Distributed File System benchmark

See my updated post here


I'm investigating various distributed file systems (loosely termed here to include SAN-like solutions) for use in Docker, Drupal, etc. and couldn't find recent benchmark stats for some popular solutions so I figured I'd put one together.

Disclaimer: This is a simple benchmark test with no optimization or advanced configuration so the results should not be interpreted as authoritative.  Rather, it's a 'rough ballpark' product comparison to augment additional testing and review.


My Requirements:
  • No single-point-of-failure (masterless, multi-master, or automatic near-instantaneous master failover)
  • POSIX-compliant (user-land FUSE)
  • Open source (non-proprietary)
  • Production ready (version 1.0+, self-proclaimed, or widely recognized as production-grade)
  • New GA release within the past 12 months
  • *.deb package and easy enough to set up via CloudFormation (for benchmark testing purposes)

Products Tested:
Others:

AWS Test Instances:
  • Debian 7 (wheezy) paravirtual x86_64 (AMI)
  • m1.medium (1 vCPU, 3.75 GB memory, moderate network performance)
  • 410 GB hard drive (local instance storage)

Test Configuration:

Two master servers were used for each test of 2, 10, and 18 clients.  Results of the three tests were averaged.  Benchmark testing was performed with bonnie++ 1.96 and fio 2.0.8.
Example Run:
$ sudo su -
# apt-get update -y && apt-get install -y bonnie++ fio 
# screen
# bonnie++ -d /mnt/glusterfs -u root -n 4:50m:1k:6 -m 'GlusterFS with 2 data nodes' -q | bon_csv2html >> /tmp/bonnie.html
# cd /tmp
# wget -O crystaldiskmark.fio http://www.winkey.jp/downloads/visit.php/fio-crystaldiskmark
# sed -i 's/directory=\/tmp\//directory=\/mnt\/glusterfs/' crystaldiskmark.fio
# sed -i 's/direct=1/direct=0/' crystaldiskmark.fio 
# fio crystaldiskmark.fio
Translation: "Login as root, update the server, install bonnie++ and fio, then run the bonnie++ benchmark tool in the GlusterFS-synchronized directory as the root user using a test sample of 4,096 files (4*1024) ranging between 1 KB and 50 MB in size spread out across 6 sub-directories.  When finished, send the raw CSV result to the html converter and output the result as /tmp/bonnie.html.  Next, run the fio benchmark tool using the CrystalDiskMark script by WinKey referenced here."

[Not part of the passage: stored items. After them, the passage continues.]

[config.mk]
export PLATFORM = sky130hd
export DESIGN_NAME = cmp_arbiter
export DESIGN_NICKNAME = d
export VERILOG_FILES = /design/src/rtl/cmp_arbiter.sv
export SDC_FILE = /design/constraint.sdc
export NUM_CORES = 1
export LEC_CHECK = 0
export CAP_MARGIN = 0
export CORE_ASPECT_RATIO = 1.75
export CORE_MARGIN = 2
export CORE_UTILIZATION = 55
export CTS_BUF_LIST = sky130_fd_sc_hd__clkbuf_8
export DETAILED_ROUTE_END_ITERATION = 10
export DONT_BUFFER_PORTS = 1
export PLACE_DENSITY = 0.7
export SYNTH_ARGS = -nofsm -noshare
export SYNTH_HDL_FRONTEND = slang
export SYNTH_SLANG_ARGS = --single-unit
[constraint.sdc]
create_clock -name clk -period 8.4 [get_ports clk]
set_input_delay 2.1 -clock clk [delete_from_list [all_inputs] [get_ports clk]]
set_output_delay 2.1 -clock clk [all_outputs]
set_load 0.005 [all_outputs]
[src/rtl/cmp_arbiter.sv]
// Round-robin arbiter sharing one comparison datapath between the branch-resolve
// port (0) and the trap/set-compare port (1), each with a 1-entry response buffer.
module cmp_arbiter #(
  parameter int TAG_W = 4,
  parameter int OP_W  = 5
) (
  input  logic             clk,
  input  logic             rst_n,
  input  logic [1:0]       req_valid,
  output logic [1:0]       req_ready,
  input  logic [31:0]      req_a0,
  input  logic [31:0]      req_b0,
  input  logic [31:0]      req_a1,
  input  logic [31:0]      req_b1,
  input  logic [OP_W-1:0]  req_op0,
  input  logic [OP_W-1:0]  req_op1,
  input  logic [TAG_W-1:0] req_tag0,
  input  logic [TAG_W-1:0] req_tag1,
  output logic [1:0]       rsp_valid,
  input  logic [1:0]       rsp_ready,
  output logic             rsp_result0,
  output logic             rsp_result1,
  output logic [TAG_W-1:0] rsp_tag0,
  output logic [TAG_W-1:0] rsp_tag1,
  output logic [1:0]       rsp_badop
);

  localparam logic [OP_W-1:0] CMP_EQ  = OP_W'(0);
  localparam logic [OP_W-1:0] CMP_NE  = OP_W'(1);
  localparam logic [OP_W-1:0] CMP_LT  = OP_W'(2);
  localparam logic [OP_W-1:0] CMP_LE  = OP_W'(3);
  localparam logic [OP_W-1:0] CMP_GT  = OP_W'(4);
  localparam logic [OP_W-1:0] CMP_GE  = OP_W'(5);
  localparam logic [OP_W-1:0] CMP_NEW = OP_W'(6);

  // Returns {badop, result}; unsupported codes yield result 0.
  function automatic logic [1:0] cmp_eval(input logic signed [31:0] a,
                                          input logic signed [31:0] b,
                                          input logic [OP_W-1:0]    op);
    logic [1:0] r;
    case (op)
      CMP_EQ:  r = {1'b0, a == b};
      CMP_NE:  r = {1'b0, a != b};
      CMP_LT:  r = {1'b0, a <  b};
      CMP_LE:  r = {1'b0, a <= b};
      CMP_GT:  r = {1'b0, a >  b};
      CMP_GE:  r = {1'b0, a >= b};
      CMP_NEW: r = 2'b10;
      default: r = 2'b10;
    endcase
    return r;
  endfunction

  logic             prio_q, prio_d;
  logic [1:0]       rsp_valid_q, rsp_valid_d;
  logic [1:0]       result_q, result_d;
  logic [1:0]       badop_q, badop_d;
  logic [TAG_W-1:0] tag0_q, tag0_d;
  logic [TAG_W-1:0] tag1_q, tag1_d;

  logic [1:0]       elig;
  logic [1:0]       grant;
  logic [31:0]      sel_a, sel_b;
  logic [OP_W-1:0]  sel_op;
  logic [1:0]       cmp_out;

  always_comb begin
    // A full buffer being drained this cycle can accept a new request.
    elig = req_valid & (~rsp_valid_q | rsp_ready);
    if (&elig) begin
      grant = prio_q ? 2'b10 : 2'b01;
    end else begin
      grant = elig;
    end

    prio_d = prio_q;
    if (grant[0]) begin
      prio_d = 1'b1;
    end else if (grant[1]) begin
      prio_d = 1'b0;
    end

    sel_a   = grant[1] ? req_a1  : req_a0;
    sel_b   = grant[1] ? req_b1  : req_b0;
    sel_op  = grant[1] ? req_op1 : req_op0;
    cmp_out = cmp_eval(sel_a, sel_b, sel_op);

    rsp_valid_d = grant | (rsp_valid_q & ~rsp_ready);
    result_d    = result_q;
    badop_d     = badop_q;
    tag0_d      = tag0_q;
    tag1_d      = tag1_q;
    if (grant[0]) begin
      result_d[0] = cmp_out[0];
      badop_d[0]  = cmp_out[1];
      tag0_d      = req_tag0;
    end
    if (grant[1]) begin
      result_d[1] = cmp_out[0];
      badop_d[1]  = cmp_out[1];
      tag1_d      = req_tag1;
    end
  end

  always_ff @(posedge clk or negedge rst_n) begin
    if (!rst_n) begin
      prio_q      <= 1'b0;
      rsp_valid_q <= 2'b00;
      result_q    <= 2'b00;
      badop_q     <= 2'b00;
      tag0_q      <= '0;
      tag1_q      <= '0;
    end else begin
      prio_q      <= prio_d;
      rsp_valid_q <= rsp_valid_d;
      result_q    <= result_d;
      badop_q     <= badop_d;
      tag0_q      <= tag0_d;
      tag1_q      <= tag1_d;
    end
  end

  assign req_ready   = grant;
  assign rsp_valid   = rsp_valid_q;
  assign rsp_result0 = result_q[0];
  assign rsp_result1 = result_q[1];
  assign rsp_tag0    = tag0_q;
  assign rsp_tag1    = tag1_q;
  assign rsp_badop   = badop_q;

endmodule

Results (click to view larger image):







(Note: raw results can be found here)

_______________________________________________________


Concluding Remarks:

Both GlusterFS and LizardFS had strong showings with pros and cons for each.  Both should work fine for production use.  While not an endorsement, I will mention that GlusterFS had more consistent results (less spikes and outliers) between each test and I also like the fact that GlusterFS doesn't distinguish between master servers (master-master peers versus LizardFS' master-shadow[slave] configuration).

Update: GlusterFS requires your number of bricks to be a multiple of the replica count.  This adds complexity to your scaling solution.  For example, if you want two copies of each file kept in the cluster you must add/remove bricks in multiples of two.  Similarly, if you want three copies of each file kept in the cluster you must add/remove bricks in multiples of three.  And so on.  Since they recommend one brick per server as a best practice, this will also likely add cost to your scaling solution.  For this reason, I'm now preferring LizardFS over GlusterFS since it does not impose that limitation.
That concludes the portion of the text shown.